It’s really a Quarterback Syndrome. Vince Lombardi, to my mind, was the best coach in the history of the pro game. If he wasn’t, then Paul Brown was. If he wasn’t, then Tom Landry was. If not him, Bill Walsh.

But Vince Lombardi had Bart Starr at the keyboard his glory years at Green Bay. We never got to see how well he would have done without his guiding Starr because he died shortly after leaving Green Bay for Washington. Paul Brown was great, but he was greatest when he had Otto Graham. When Otto left, the Browns went from super to so-so. Tom Landry had Roger Staubach his title years. The Cowboys were never the same when it was Roger and out. Bill Walsh is a great coach. But he had Joe Montana in the irons for his great Super Bowl runs.

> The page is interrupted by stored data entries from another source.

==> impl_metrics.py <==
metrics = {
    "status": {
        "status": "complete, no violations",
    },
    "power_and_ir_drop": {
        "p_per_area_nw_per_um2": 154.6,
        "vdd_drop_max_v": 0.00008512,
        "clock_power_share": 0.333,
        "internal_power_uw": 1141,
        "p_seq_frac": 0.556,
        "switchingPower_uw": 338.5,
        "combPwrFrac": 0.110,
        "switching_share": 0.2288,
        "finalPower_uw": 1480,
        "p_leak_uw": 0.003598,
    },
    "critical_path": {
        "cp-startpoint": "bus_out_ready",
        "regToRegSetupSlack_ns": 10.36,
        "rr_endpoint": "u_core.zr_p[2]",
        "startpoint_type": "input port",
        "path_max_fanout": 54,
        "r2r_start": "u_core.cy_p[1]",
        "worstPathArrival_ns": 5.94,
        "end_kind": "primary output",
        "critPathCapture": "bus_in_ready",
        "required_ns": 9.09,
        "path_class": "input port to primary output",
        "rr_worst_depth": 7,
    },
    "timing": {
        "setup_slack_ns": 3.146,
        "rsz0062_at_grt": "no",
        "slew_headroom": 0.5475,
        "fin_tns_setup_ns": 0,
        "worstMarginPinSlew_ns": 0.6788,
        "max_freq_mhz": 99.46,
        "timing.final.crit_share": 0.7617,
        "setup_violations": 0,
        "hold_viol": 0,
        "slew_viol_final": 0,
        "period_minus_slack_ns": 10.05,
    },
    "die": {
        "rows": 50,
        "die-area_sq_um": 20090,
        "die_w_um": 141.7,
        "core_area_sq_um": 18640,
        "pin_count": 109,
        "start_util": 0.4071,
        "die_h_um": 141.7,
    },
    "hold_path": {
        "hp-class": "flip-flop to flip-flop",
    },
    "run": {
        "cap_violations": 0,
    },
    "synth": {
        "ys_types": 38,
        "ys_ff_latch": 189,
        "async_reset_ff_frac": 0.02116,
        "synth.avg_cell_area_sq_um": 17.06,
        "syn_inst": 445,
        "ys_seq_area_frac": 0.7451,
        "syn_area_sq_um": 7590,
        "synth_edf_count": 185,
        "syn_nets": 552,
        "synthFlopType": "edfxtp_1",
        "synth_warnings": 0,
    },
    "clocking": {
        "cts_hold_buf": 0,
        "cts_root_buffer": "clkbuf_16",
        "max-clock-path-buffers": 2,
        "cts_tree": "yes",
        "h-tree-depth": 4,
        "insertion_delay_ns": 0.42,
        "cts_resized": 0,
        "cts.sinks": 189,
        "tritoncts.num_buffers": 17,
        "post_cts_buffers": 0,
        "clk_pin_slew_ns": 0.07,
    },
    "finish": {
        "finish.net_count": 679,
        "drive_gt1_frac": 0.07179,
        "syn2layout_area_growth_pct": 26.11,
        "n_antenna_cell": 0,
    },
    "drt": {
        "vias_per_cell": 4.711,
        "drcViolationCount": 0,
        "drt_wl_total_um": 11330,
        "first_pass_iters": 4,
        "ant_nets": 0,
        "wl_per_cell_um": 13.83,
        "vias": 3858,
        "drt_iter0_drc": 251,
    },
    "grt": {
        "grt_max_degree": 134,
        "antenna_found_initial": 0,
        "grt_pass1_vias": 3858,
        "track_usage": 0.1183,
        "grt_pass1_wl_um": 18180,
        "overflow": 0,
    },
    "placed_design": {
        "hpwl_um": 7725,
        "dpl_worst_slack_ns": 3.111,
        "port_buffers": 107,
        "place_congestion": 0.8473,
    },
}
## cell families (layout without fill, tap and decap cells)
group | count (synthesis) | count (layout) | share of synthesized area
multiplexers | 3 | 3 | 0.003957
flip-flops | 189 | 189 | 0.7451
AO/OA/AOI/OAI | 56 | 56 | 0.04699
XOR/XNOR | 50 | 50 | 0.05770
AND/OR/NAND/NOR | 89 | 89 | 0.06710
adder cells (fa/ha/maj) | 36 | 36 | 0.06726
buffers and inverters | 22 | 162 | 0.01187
## src/rtl/rv_pipeline_pkg.sv

```systemverilog
// Shared pipeline definitions: data width, canonical NOP and fetch FSM encoding.
package rv_pipeline_pkg;

  localparam int XLEN = 32;

  // addi x0, x0, 0 -- what decode sees for a bubble or a flushed entry
  localparam logic [XLEN-1:0] NOP_INSTR = 32'h0000_0013;

  typedef enum logic {
    FETCH   = 1'b0,
    DISCARD = 1'b1
  } fetch_state_e;

  // Instruction addresses are always word aligned; low two bits are dropped.
  function automatic logic [XLEN-1:0] word_align(input logic [XLEN-1:0] addr);
    return {addr[XLEN-1:2], 2'b00};
  endfunction

endpackage

```

## src/rtl/if_id_register.sv

```systemverilog
// IF/ID pipeline register: PC, PC+4, instruction word and valid flag.
// Flush beats hold, hold beats load. A flush leaves the PC fields as they were.
module if_id_register
  import rv_pipeline_pkg::*;
(
  input  logic            CLK,
  input  logic            RESET,
  input  logic            load,
  input  logic            hold,
  input  logic            flush,
  input  logic [XLEN-1:0] next_pc,
  input  logic [XLEN-1:0] next_pc_plus_4,
  input  logic [XLEN-1:0] next_instruction,
  output logic [XLEN-1:0] if_id_pc,
  output logic [XLEN-1:0] if_id_pc_plus_4,
  output logic [XLEN-1:0] if_id_instruction,
  output logic            if_id_valid
);

  // Register update with flush > hold > load priority; idle cycles keep contents.
  // NOTE: sequential state uses non-blocking (<=) so every flop samples pre-edge values.
  always_ff @(posedge CLK or posedge RESET) begin
    if (RESET) begin
      if_id_pc          <= '0;
      if_id_pc_plus_4   <= '0;
      if_id_instruction <= NOP_INSTR;
      if_id_valid       <= 1'b0;
    end else if (flush) begin
      if_id_instruction <= NOP_INSTR;
      if_id_valid       <= 1'b0;
    end else if (hold) begin
      if_id_valid       <= if_id_valid;
    end else if (load) begin
      if_id_pc          <= next_pc;
      if_id_pc_plus_4   <= next_pc_plus_4;
      if_id_instruction <= next_instruction;
      if_id_valid       <= 1'b1;
    end
  end

endmodule

```

## src/rtl/instruction_fetch_unit.sv

```systemverilog
// IF stage: owns the PC, drives the instruction-memory read, applies EX
// redirects and hazard stalls, and feeds the IF/ID register.
module instruction_fetch_unit
  import rv_pipeline_pkg::*;
#(
  parameter logic [XLEN-1:0] RESET_PC = 32'h0000_0000
) (
  input  logic            CLK,
  input  logic            RESET,
  input  logic            STALL,
  input  logic            BRANCH_TAKEN,
  input  logic [XLEN-1:0] BRANCH_TARGET,
  output logic [XLEN-1:0] IMEM_ADDRESS,
  output logic            IMEM_READ,
  input  logic [XLEN-1:0] IMEM_READDATA,
  input  logic            IMEM_BUSYWAIT,
  output logic [XLEN-1:0] IF_ID_PC,
  output logic [XLEN-1:0] IF_ID_PC_PLUS_4,
  output logic [XLEN-1:0] IF_ID_INSTRUCTION,
  output logic            IF_ID_VALID
);

  fetch_state_e    state, state_next;
  logic [XLEN-1:0] pc, pc_next;
  logic [XLEN-1:0] redirect, redirect_next;
  logic [XLEN-1:0] pc_plus_4;
  logic [XLEN-1:0] target_aligned;
  logic            access_done;
  logic            ifid_load, ifid_hold, ifid_flush;

  // Memory port depends only on registered PC/state (and reset), never on EX or hazard inputs.
  assign IMEM_ADDRESS   = pc;
  assign IMEM_READ      = ~RESET;
  assign access_done    = IMEM_READ & ~IMEM_BUSYWAIT;
  assign pc_plus_4      = pc + XLEN'(4);
  assign target_aligned = word_align(BRANCH_TARGET);

  // PC, pending redirect and fetch state registers.
  always_ff @(posedge CLK or posedge RESET) begin
    if (RESET) begin
      state    <= FETCH;
      pc       <= RESET_PC;
      redirect <= '0;
    end else begin
      state    <= state_next;
      pc       <= pc_next;
      redirect <= redirect_next;
    end
  end

  // Next-state and IF/ID control: branch beats stall, stall beats a completed fetch.
  always_comb begin
    // NOTE: every output gets a default first so no path leaves one unassigned (no latches).
    state_next    = state;
    pc_next       = pc;
    redirect_next = redirect;
    ifid_load     = 1'b0;
    ifid_hold     = 1'b0;
    ifid_flush    = 1'b0;
    case (state)
      FETCH: begin
        if (BRANCH_TAKEN) begin
          ifid_flush = 1'b1;
          if (access_done) begin
            pc_next = target_aligned;
          end else begin
            // Memory is mid-access: keep the address stable and park the target.
            redirect_next = target_aligned;
            state_next    = DISCARD;
          end
        end else if (STALL) begin
          ifid_hold = 1'b1;
        end else if (access_done) begin
          ifid_load = 1'b1;
          pc_next   = pc_plus_4;
        end else begin
          ifid_flush = 1'b1;
        end
      end
      DISCARD: begin
        // The stale access finishes here; its data never reaches IF/ID.
        ifid_flush = 1'b1;
        if (BRANCH_TAKEN) begin
          redirect_next = target_aligned;
        end
        if (access_done) begin
          pc_next    = BRANCH_TAKEN ? target_aligned : redirect;
          state_next = FETCH;
        end
      end
      default: state_next = FETCH;
    endcase
  end

  if_id_register u_if_id (
    .CLK               (CLK),
    .RESET             (RESET),
    .load              (ifid_load),
    .hold              (ifid_hold),
    .flush             (ifid_flush),
    .next_pc           (pc),
    .next_pc_plus_4    (pc_plus_4),
    .next_instruction  (IMEM_READDATA),
    .if_id_pc          (IF_ID_PC),
    .if_id_pc_plus_4   (IF_ID_PC_PLUS_4),
    .if_id_instruction (IF_ID_INSTRUCTION),
    .if_id_valid       (IF_ID_VALID)
  );

endmodule

```
$ cat config.mk
export PLATFORM = sky130hd
export DESIGN_NAME = rs_chien_forney
export DESIGN_NICKNAME = d
export VERILOG_FILES = /design/src/rtl/rs_chien_forney.sv
export SDC_FILE = /design/constraint.sdc
export NUM_CORES = 1
export LEC_CHECK = 0
export BUFFER_PORTS_ARGS = -buffer_cell sky130_fd_sc_hd__buf_2
export CORE_AREA = 2 2 138 140
export DETAILED_ROUTE_END_ITERATION = 8
export DIE_AREA = 0 0 140 142
export GPL_ROUTABILITY_DRIVEN = 0
export PLACE_DENSITY_LB_ADDON = 0.1
export SLEW_MARGIN = 20
export SYNTH_ARGS = -nofsm -noshare
export SYNTH_HDL_FRONTEND = slang
export SYNTH_SLANG_ARGS = --single-unit
$ cat constraint.sdc
create_clock -name iclk -period 4.4 [get_ports iclk]
set_clock_uncertainty 0.05 [all_clocks]
set_input_delay 0.22 -clock iclk [delete_from_list [all_inputs] [get_ports iclk]]
set_output_delay 0.22 -clock iclk [all_outputs]
set_load 0.02 [all_outputs]
$ cat src/rtl/rs_chien_forney.sv
// Reed-Solomon Chien search and Forney back end: streams one error flag/value per symbol after BMA.
// Optional Forney error-value path is compiled in with `define RS_CHIEN_FORNEY_EN.
module rs_chien_forney #(
   parameter int m       = 8,
   parameter int n       = 255,
   parameter int check   = 16,
   parameter int errs    = check / 2,
   parameter int irrpol  = 285,
   parameter bit pLOG_ON = 1'b1
) (
   input  logic         iclk,
   input  logic         ireset,
   input  logic         iloc_poly_val,
   input  logic [m-1:0] iloc_poly   [0:errs],
   input  logic [m-1:0] iomega_poly [1:errs],
   input  logic [m-1:0] iloc_poly_deg,
   input  logic         iloc_failed,
   output logic         ordy,
   output logic         osop,
   output logic         oval,
   output logic         oeop,
   output logic         oerr_flag,
   output logic [m-1:0] oerr_val,
   output logic [m-1:0] oerr_cnt,
   output logic         odecfail
);

   localparam int q  = (1 << m) - 1;
   localparam int off = q - (n - 1);
   localparam int cw  = (n > 1) ? $clog2(n) : 1;
   localparam logic [cw-1:0] last_sym = cw'(n - 1);
   localparam logic [m-1:0]  poly_lo  = m'(irrpol);

   function automatic logic [m-1:0] gf_mul(input logic [m-1:0] a, input logic [m-1:0] b);
      logic [m-1:0] acc, sh;
      acc = '0;
      sh  = a;
      for (int i = 0; i < m; i++) begin
         if (b[i]) acc ^= sh;
         sh = sh[m-1] ? ((sh << 1) ^ poly_lo) : (sh << 1);
      end
      return acc;
   endfunction

   // alpha^e by square-and-multiply; e is reduced mod 2^m-1 first
   function automatic logic [m-1:0] gf_pow_alpha(input int e);
      logic [m-1:0] r, b;
      int           e2;
      e2 = e % q;
      r  = m'(1);
      b  = m'(2);
      for (int i = 0; i < m; i++) begin
         if (((e2 >> i) & 1) != 0) r = gf_mul(r, b);
         b = gf_mul(b, b);
      end
      return r;
   endfunction

   typedef enum logic [1:0] {IDLE, LOAD, SEARCH, FLUSH} state_t;

   state_t         state;
   logic [cw-1:0]  sym_cnt;
   logic [m-1:0]   root_cnt, root_next;
   logic [m-1:0]   deg_r;
   logic           failed_r;
   logic           dzero, dzero_next;
   logic [m-1:0]   lam_r   [0:errs];
   logic [m-1:0]   pre_w   [0:errs];
   logic [m-1:0]   step_w  [0:errs];
   logic [m-1:0]   lam_sum;
   logic           root_now;
   logic [m-1:0]   err_val;

   for (genvar j = 0; j <= errs; j++) begin : g_const
      localparam logic [m-1:0] pre_c  = gf_pow_alpha(j * off);
      localparam logic [m-1:0] step_c = gf_pow_alpha(j);
      assign pre_w[j]  = pre_c;
      assign step_w[j] = step_c;
   end

   // Raw coefficients land at accept; LOAD applies the shortening offset, SEARCH steps x by alpha.
   always_ff @(posedge iclk) begin
      for (int j = 0; j <= errs; j++) begin
         case (state)
            IDLE:    if (iloc_poly_val) lam_r[j] <= iloc_poly[j];
            LOAD:    lam_r[j] <= gf_mul(lam_r[j], pre_w[j]);
            SEARCH:  lam_r[j] <= gf_mul(lam_r[j], step_w[j]);
            default: lam_r[j] <= lam_r[j];
         endcase
      end
   end

   always_comb begin
      lam_sum = '0;
      for (int j = 0; j <= errs; j++) lam_sum ^= lam_r[j];
   end

   assign root_now  = (lam_sum == '0);
   assign root_next = (root_now && root_cnt != '1) ? root_cnt + 1'b1 : root_cnt;

`ifdef RS_CHIEN_FORNEY_EN
   function automatic logic [m-1:0] gf_inv(input logic [m-1:0] a);
      logic [m-1:0] r, sq;
      r  = m'(1);
      sq = a;
      for (int i = 1; i < m; i++) begin
         sq = gf_mul(sq, sq);
         r  = gf_mul(r, sq);
      end
      return r;
   endfunction

   logic [m-1:0] om_r    [1:errs];
   logic [m-1:0] inv_rom [0:q];
   logic [m-1:0] om_sum, lodd_sum, lodd_inv;

   for (genvar i = 0; i <= q; i++) begin : g_inv
      localparam logic [m-1:0] inv_c = gf_inv(m'(i));
      assign inv_rom[i] = inv_c;
   end

   always_ff @(posedge iclk) begin
      for (int j = 1; j <= errs; j++) begin
         case (state)
            IDLE:    if (iloc_poly_val) om_r[j] <= iomega_poly[j];
            LOAD:    om_r[j] <= gf_mul(om_r[j], pre_w[j]);
            SEARCH:  om_r[j] <= gf_mul(om_r[j], step_w[j]);
            default: om_r[j] <= om_r[j];
         endcase
      end
   end

   // Lambda_odd = x*Lambda'(x) in characteristic 2
   always_comb begin
      om_sum   = '0;
      lodd_sum = '0;
      for (int j = 1; j <= errs; j++) begin
         om_sum ^= om_r[j];
         if (j % 2 == 1) lodd_sum ^= lam_r[j];
      end
   end

   assign lodd_inv   = inv_rom[lodd_sum];
   assign err_val    = gf_mul(om_sum, lodd_inv);
   assign dzero_next = dzero | (root_now & (lodd_sum == '0));
`else
   logic omega_unused;
   always_comb begin
      omega_unused = dzero;
      for (int j = 1; j <= errs; j++) omega_unused ^= ^iomega_poly[j];
   end

   assign err_val    = '0;
   assign dzero_next = 1'b0;
`endif

   always_ff @(posedge iclk) begin
      if (ireset) begin
         state     <= IDLE;
         ordy      <= 1'b1;
         osop      <= 1'b0;
         oval      <= 1'b0;
         oeop      <= 1'b0;
         oerr_flag <= 1'b0;
         oerr_val  <= '0;
         oerr_cnt  <= '0;
         odecfail  <= 1'b0;
         sym_cnt   <= '0;
         root_cnt  <= '0;
         deg_r     <= '0;
         failed_r  <= 1'b0;
         dzero     <= 1'b0;
      end else begin
         osop      <= 1'b0;
         oval      <= 1'b0;
         oeop      <= 1'b0;
         oerr_flag <= 1'b0;
         oerr_val  <= '0;
         oerr_cnt  <= '0;
         odecfail  <= 1'b0;
         case (state)
            IDLE: begin
               if (iloc_poly_val) begin
                  state    <= LOAD;
                  ordy     <= 1'b0;
                  deg_r    <= iloc_poly_deg;
                  failed_r <= iloc_failed;
               end
            end
            LOAD: begin
               state    <= SEARCH;
               sym_cnt  <= '0;
               root_cnt <= '0;
               dzero    <= 1'b0;
            end
            SEARCH: begin
               oval      <= 1'b1;
               osop      <= (sym_cnt == '0);
               oerr_flag <= root_now && !failed_r;
               oerr_val  <= (root_now && !failed_r) ? err_val : '0;
               root_cnt  <= root_next;
               dzero     <= dzero_next;
               sym_cnt   <= sym_cnt + 1'b1;
               if (sym_cnt == last_sym) begin
                  oeop     <= 1'b1;
                  oerr_cnt <= root_next;
                  odecfail <= failed_r | (root_next != deg_r) | dzero_next;
                  state    <= FLUSH;
               end
            end
            FLUSH: begin
               state <= IDLE;
               ordy  <= 1'b1;
            end
            default: state <= IDLE;
         endcase
      end
   end

   if (pLOG_ON) begin : g_chk
      a_val_clean: assert property (@(posedge iclk) !oerr_flag |-> oerr_val == '0);
      a_eop_in_stream: assert property (@(posedge iclk) oeop |-> oval);
   end

endmodule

And Noll had Bradshaw. So, it was a great relief to a lot of people when Terry Bradshaw went in the Hall of Fame on the first bounce this year. Because there was a tendency to conclude that the unprecedented four Super Bowl championships by the Steelers were ascribable not to the guy in the dunce cap but that solemn, unsmiling head guy on the sidelines and the presence of so many other outstanding talents on the field. Well, how dumb could Terry have been? He’s the last quarterback anyone knows to call his own signals in this league. He has not only read books, he has written one. “Looking Deep” with Buddy Martin as co-author, is largely a chronicle of how difficult it was for the quarterback to overcome his relationship with his coach. It was hardly Damon and Pythias. More like Punch and Judy. “When I was a rookie, Chuck jerked me around on the sidelines during the games. Against the Giants my second year, he grabbed me by my face mask in front of my teammates, dragged me around like an animal and screamed at me. It was humiliating.”

Terry Bradshaw blew it. He should have shown up aloof, cantankerous, silent and menacing his first year. He should have worn purple glasses and carried books of Russian poetry and had a doormat that said, “Go away!”

If he did all those things he wouldn’t be bothered today with his new four-year deal as expert analyst on CBS football telecasts or be delivering four-to-five motivational speeches a week all over the country at a take close to seven figures annually.

He does that because people like him. Some dunce! With a football in his hands, he was Einstein.